* **EXERCISE OBJECTIVE**
Output only the lines below that start at the line containing "output pending, irq_out, overflow" and end at the line containing "sticky overflow flag.", with both ends kept.

* **EXTRACTED MATERIAL**
$ cat src/rtl/irq_pkg.sv
// irq_pkg
// Shared constants for the interrupt front end, the 4-to-2 priority encoder
// and their consumers: channel count, encoded index width, per-channel mode
// values and a helper that turns an acknowledge strobe plus encoded index
// into a one-hot per-channel clear vector.
package irq_pkg;

    localparam int IRQ_NUM    = 4;
    localparam int IRQ_CODE_W = 2;

    localparam logic IRQ_MODE_LEVEL = 1'b0;
    localparam logic IRQ_MODE_EDGE  = 1'b1;

    // One-hot acknowledge vector; all zero when no strobe is present.
    function automatic logic [IRQ_NUM-1:0] irq_ack_decode(
        input logic                  ack,
        input logic [IRQ_CODE_W-1:0] code
    );
        logic [IRQ_NUM-1:0] onehot;
        onehot = '0;
        if (ack) begin
            onehot[code] = 1'b1;
        end
        return onehot;
    endfunction

endpackage

$ cat src/rtl/irq_pending_collector_if.sv
// irq_pending_collector_if
// Bundles the request, configuration, acknowledge and result signals of the
// interrupt pending collector.
//   master : drives irq_in, mode, mask, ack, ack_code, ovf_clr;
//            observes pending, irq_out, overflow
//   slave  : the collector itself (opposite directions)
interface irq_pending_collector_if;
    import irq_pkg::*;

    logic [IRQ_NUM-1:0]    irq_in;
    logic [IRQ_NUM-1:0]    mode;
    logic [IRQ_NUM-1:0]    mask;
    logic                  ack;
    logic [IRQ_CODE_W-1:0] ack_code;
    logic                  ovf_clr;
    logic [IRQ_NUM-1:0]    pending;
    logic                  irq_out;
    logic [IRQ_NUM-1:0]    overflow;

    modport master (
        output irq_in, mode, mask, ack, ack_code, ovf_clr,
        input  pending, irq_out, overflow
    );

    modport slave (
        input  irq_in, mode, mask, ack, ack_code, ovf_clr,
        output pending, irq_out, overflow
    );

endinterface

$ cat src/rtl/irq_channel.sv
// irq_channel
// One interrupt line: input sampling (optionally a 2-flop synchronizer when
// IRQ_SYNC_EN is defined), rising-edge detect, the raw pending bit and the
// sticky overflow flag.
//   clk, rst  : clock, asynchronous active-high reset
//   irq_in    : raw request line
//   mode      : 1 = rising-edge latched, 0 = level
//   ack_hit   : acknowledge addressed to this channel
//   ovf_clr   : clear the overflow flag
//   raw       : unmasked pending state
//   overflow  : sticky, set when an edge arrived while already pending
module irq_channel
    import irq_pkg::*;
(
    input  logic clk,
    input  logic rst,
    input  logic irq_in,
    input  logic mode,
    input  logic ack_hit,
    input  logic ovf_clr,
    output logic raw,
    output logic overflow
);

    logic s0;
    logic prev;
    logic rise;
    logic lost;

`ifdef IRQ_SYNC_EN
    logic meta;

    always_ff @(posedge clk or posedge rst) begin
        if (rst) begin
            meta <= 1'b0;
            s0   <= 1'b0;
            prev <= 1'b0;
        end else begin
            meta <= irq_in;
            s0   <= meta;
            prev <= s0;
        end
    end
`else
    always_ff @(posedge clk or posedge rst) begin
        if (rst) begin
            s0   <= 1'b0;
            prev <= 1'b0;
        end else begin
            s0   <= irq_in;
            prev <= s0;
        end
    end
`endif

    assign rise = s0 & ~prev;

    // A new edge on an already-pending edge channel is lost, unless the same
    // cycle's ack consumes the old request (the edge then re-arms raw).
    assign lost = (mode == IRQ_MODE_EDGE) & rise & raw & ~ack_hit;

    always_ff @(posedge clk or posedge rst) begin
        if (rst) begin
            raw      <= 1'b0;
            overflow <= 1'b0;
        end else begin
            if (mode == IRQ_MODE_LEVEL) begin
                raw <= s0;
            end else if (rise) begin
                raw <= 1'b1;
            end else if (ack_hit) begin
                raw <= 1'b0;
            end

            // Set has priority over clear so a simultaneous loss is kept.
            if (lost) begin
                overflow <= 1'b1;
            end else if (ovf_clr) begin
                overflow <= 1'b0;
            end
        end
    end

endmodule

* **OUTPUT FOR THIS TASK**
        output pending, irq_out, overflow
    );

endinterface

$ cat src/rtl/irq_channel.sv
// irq_channel
// One interrupt line: input sampling (optionally a 2-flop synchronizer when
// IRQ_SYNC_EN is defined), rising-edge detect, the raw pending bit and the
// sticky overflow flag.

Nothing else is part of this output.